%%
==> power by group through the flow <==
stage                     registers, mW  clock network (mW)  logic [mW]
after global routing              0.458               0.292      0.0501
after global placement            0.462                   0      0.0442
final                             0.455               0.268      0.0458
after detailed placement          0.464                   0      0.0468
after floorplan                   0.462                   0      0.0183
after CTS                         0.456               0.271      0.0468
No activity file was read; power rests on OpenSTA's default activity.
[config.mk]
export PLATFORM = sky130hd
export DESIGN_NAME = onehot_index_serializer
export DESIGN_NICKNAME = d
export VERILOG_FILES = /design/src/rtl/onehot_index_serializer.sv
export SDC_FILE = /design/constraint.sdc
export NUM_CORES = 1
export LEC_CHECK = 0
export BUFFER_PORTS_ARGS = -buffer_cell sky130_fd_sc_hd__buf_2
export CAP_MARGIN = 20
export CORE_ASPECT_RATIO = 0.9
export CORE_MARGIN = 1.5
export CORE_UTILIZATION = 30
export DETAILED_ROUTE_END_ITERATION = 10
export PLACE_DENSITY = 0.63
export SETUP_SLACK_MARGIN = 0.05
export SYNTH_ARGS = -nofsm -noshare
export SYNTH_HDL_FRONTEND = slang
export SYNTH_SLANG_ARGS = --single-unit
[constraint.sdc]
create_clock -name clk -period 2.2 [get_ports clk]
set_input_delay 0.22 -clock clk [delete_from_list [all_inputs] [get_ports clk]]
set_output_delay 0.22 -clock clk [all_outputs]
set_load 0.05 [all_outputs]
[src/rtl/onehot_index_serializer.sv]
// Serialises a one-hot/multi-hot request vector into index codes, one per cycle, in priority order.
// Optional OIS_LAST_EN adds an out_last flag marking the final code of each vector.
module onehot_index_serializer #(
    parameter int WIDTH    = 8,
    parameter int PRIO_LSB = 0,
    localparam int IDXW    = $clog2(WIDTH)
) (
    input  logic             clk,
    input  logic             rst,
    input  logic [WIDTH-1:0] inp,
    input  logic             in_valid,
    output logic             in_ready,
    output logic [IDXW-1:0]  out,
    output logic             out_valid,
    input  logic             out_ready,
    output logic             zero
`ifdef OIS_LAST_EN
    ,
    output logic             out_last
`endif
);

    typedef enum logic {
        IDLE  = 1'b0,
        DRAIN = 1'b1
    } state_t;

    state_t           state;
    state_t           state_next;
    logic [WIDTH-1:0] pend;
    logic [WIDTH-1:0] pend_next;
    logic [WIDTH-1:0] sel_mask;
    logic [WIDTH-1:0] pend_left;
    logic [IDXW-1:0]  sel_code;
    logic             found;
    logic             accept;
    logic             zero_next;
    logic             ready_next;
    int               pos;

    // Priority pick over the registered pend only, so out never depends on inp.
    always_comb begin
        sel_mask = '0;
        sel_code = '0;
        found    = 1'b0;
        pos      = 0;
        for (int i = 0; i < WIDTH; i++) begin
            pos = (PRIO_LSB != 0) ? i : (WIDTH - 1 - i);
            if (!found && pend[pos]) begin
                found         = 1'b1;
                sel_mask[pos] = 1'b1;
                sel_code      = IDXW'(WIDTH - 1 - pos);
            end
        end
    end

    assign pend_left = pend & ~sel_mask;
    assign accept    = in_valid && in_ready && (state == IDLE);

    always_comb begin
        state_next = state;
        pend_next  = pend;
        zero_next  = 1'b0;
        case (state)
            IDLE: begin
                if (accept) begin
                    if (inp != '0) begin
                        pend_next  = inp;
                        state_next = DRAIN;
                    end else begin
                        zero_next = 1'b1;
                    end
                end
            end
            DRAIN: begin
                if (out_ready) begin
                    pend_next = pend_left;
                    if (pend_left == '0) begin
                        state_next = IDLE;
                    end
                end
            end
            default: begin
                state_next = IDLE;
                pend_next  = '0;
            end
        endcase
        ready_next = (state_next == IDLE);
    end

    // in_ready is registered so it stays low for the whole reset and rises one edge after release.
    always_ff @(posedge clk or posedge rst) begin
        if (rst) begin
            state    <= IDLE;
            pend     <= '0;
            zero     <= 1'b0;
            in_ready <= 1'b0;
        end else begin
            state    <= state_next;
            pend     <= pend_next;
            zero     <= zero_next;
            in_ready <= ready_next;
        end
    end

    assign out       = sel_code;
    assign out_valid = (state == DRAIN);

`ifdef OIS_LAST_EN
    assign out_last = (state == DRAIN) && (pend_left == '0);
`endif

endmodule
File: src/rtl/mac_dot_sequencer.sv
// mac_dot_sequencer: buffers unsigned 8-bit operand pairs in a small FIFO,
// streams them into an external MAC_unit (A, B, clear), and returns the
// 16-bit dot product of every LEN pairs on a result channel.
//
// Handshake semantics (both channels): a transfer happens on a rising edge
// where valid && ready are both high. Once out_valid is raised it stays high,
// with out_sum unchanged, until that transfer. in_ready is a pure function of
// FIFO fullness and never depends on in_valid.
module mac_dot_sequencer #(
  parameter int LEN   = 4,
  parameter int DEPTH = 4
) (
  input  logic        clock,
  input  logic        reset_n,
  input  logic        in_valid,
  output logic        in_ready,
  input  logic [7:0]  in_a,
  input  logic [7:0]  in_b,
  output logic        out_valid,
  input  logic        out_ready,
  output logic [15:0] out_sum,
  output logic [7:0]  mac_a,
  output logic [7:0]  mac_b,
  output logic        mac_clr,
  input  logic [15:0] mac_s,
  output logic        busy,
  output logic [2:0]  dbg_state
);

  localparam int AW = $clog2(DEPTH);
  localparam int CW = (LEN > 1) ? $clog2(LEN) : 1;

  typedef enum logic [2:0] {
    S_CLEAR  = 3'd0,
    S_RUN    = 3'd1,
    S_DRAIN1 = 3'd2,
    S_DRAIN2 = 3'd3,
    S_DONE   = 3'd4
  } state_t;

  state_t        r_state;
  logic [CW-1:0] r_count;
  logic [15:0]   r_mem [DEPTH];
  logic [AW:0]   r_wr_ptr;
  logic [AW:0]   r_rd_ptr;
  logic [7:0]    r_mac_a;
  logic [7:0]    r_mac_b;
  logic          r_mac_clr;
  logic          r_out_valid;
  logic [15:0]   r_out_sum;

  logic          w_full;
  logic          w_empty;
  logic          w_push;
  logic          w_pop;
  logic [15:0]   w_rd_data;

  // Pointers carry one extra wrap bit so full and empty are distinguishable.
  assign w_empty   = (r_wr_ptr == r_rd_ptr);
  assign w_full    = (r_wr_ptr[AW] != r_rd_ptr[AW]) &&
                     (r_wr_ptr[AW-1:0] == r_rd_ptr[AW-1:0]);
  // Full blocks a push even when a pop happens on the same edge.
  assign w_push    = in_valid && !w_full;
  assign w_pop     = (r_state == S_RUN) && !w_empty;
  assign w_rd_data = r_mem[r_rd_ptr[AW-1:0]];

  assign in_ready  = !w_full;
  assign out_valid = r_out_valid;
  assign out_sum   = r_out_sum;
  assign mac_a     = r_mac_a;
  assign mac_b     = r_mac_b;
  assign mac_clr   = r_mac_clr;
  assign busy      = (r_state != S_DONE) && (!w_empty || (r_count != '0));
  assign dbg_state = r_state;

  // FIFO storage: data only, no reset needed since pointers define validity.
  always_ff @(posedge clock) begin
    if (w_push) begin
      r_mem[r_wr_ptr[AW-1:0]] <= {in_a, in_b};
    end
  end

  // FIFO pointers: reset empties the buffer, dropping any pending pairs.
  always_ff @(posedge clock or negedge reset_n) begin
    if (!reset_n) begin
      r_wr_ptr <= '0;
      r_rd_ptr <= '0;
    end else begin
      if (w_push) r_wr_ptr <= r_wr_ptr + {{AW{1'b0}}, 1'b1};
      if (w_pop)  r_rd_ptr <= r_rd_ptr + {{AW{1'b0}}, 1'b1};
    end
  end

  // Sequencer FSM: clear MAC, feed LEN pairs, wait two edges for the MAC
  // to absorb the last product, then present the result until accepted.
  always_ff @(posedge clock or negedge reset_n) begin
    if (!reset_n) begin
      r_state     <= S_CLEAR;
      r_count     <= '0;
      r_mac_a     <= '0;
      r_mac_b     <= '0;
      r_mac_clr   <= 1'b1;
      r_out_valid <= 1'b0;
      r_out_sum   <= '0;
    end else begin
      case (r_state)
        S_CLEAR: begin
          // MAC zeroes on this edge because mac_clr is still high.
          r_mac_clr <= 1'b0;
          r_mac_a   <= '0;
          r_mac_b   <= '0;
          r_state   <= S_RUN;
        end
        S_RUN: begin
          if (w_pop) begin
            r_mac_a <= w_rd_data[15:8];
            r_mac_b <= w_rd_data[7:0];
            if (r_count == CW'(LEN - 1)) begin
              r_count <= '0;
              r_state <= S_DRAIN1;
            end else begin
              r_count <= r_count + 1'b1;
            end
          end else begin
            // Starved cycle: feed zeros so the MAC adds nothing.
            r_mac_a <= '0;
            r_mac_b <= '0;
          end
        end
        S_DRAIN1: begin
          // The last pair is still on mac_a/mac_b and is added on this edge.
          r_mac_a <= '0;
          r_mac_b <= '0;
          r_state <= S_DRAIN2;
        end
        S_DRAIN2: begin
          r_mac_a     <= '0;
          r_mac_b     <= '0;
          r_out_sum   <= mac_s;
          r_out_valid <= 1'b1;
          r_state     <= S_DONE;
        end
        S_DONE: begin
          if (r_out_valid && out_ready) begin
            r_out_valid <= 1'b0;
            r_mac_clr   <= 1'b1;
            r_state     <= S_CLEAR;
          end
        end
        default: begin
          r_mac_clr   <= 1'b1;
          r_out_valid <= 1'b0;
          r_state     <= S_CLEAR;
        end
      endcase
    end
  end

endmodule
%%
**Task statement:** Only a number is expected: how many lines of the data include the string "WIDTH".

**Your solution:** 10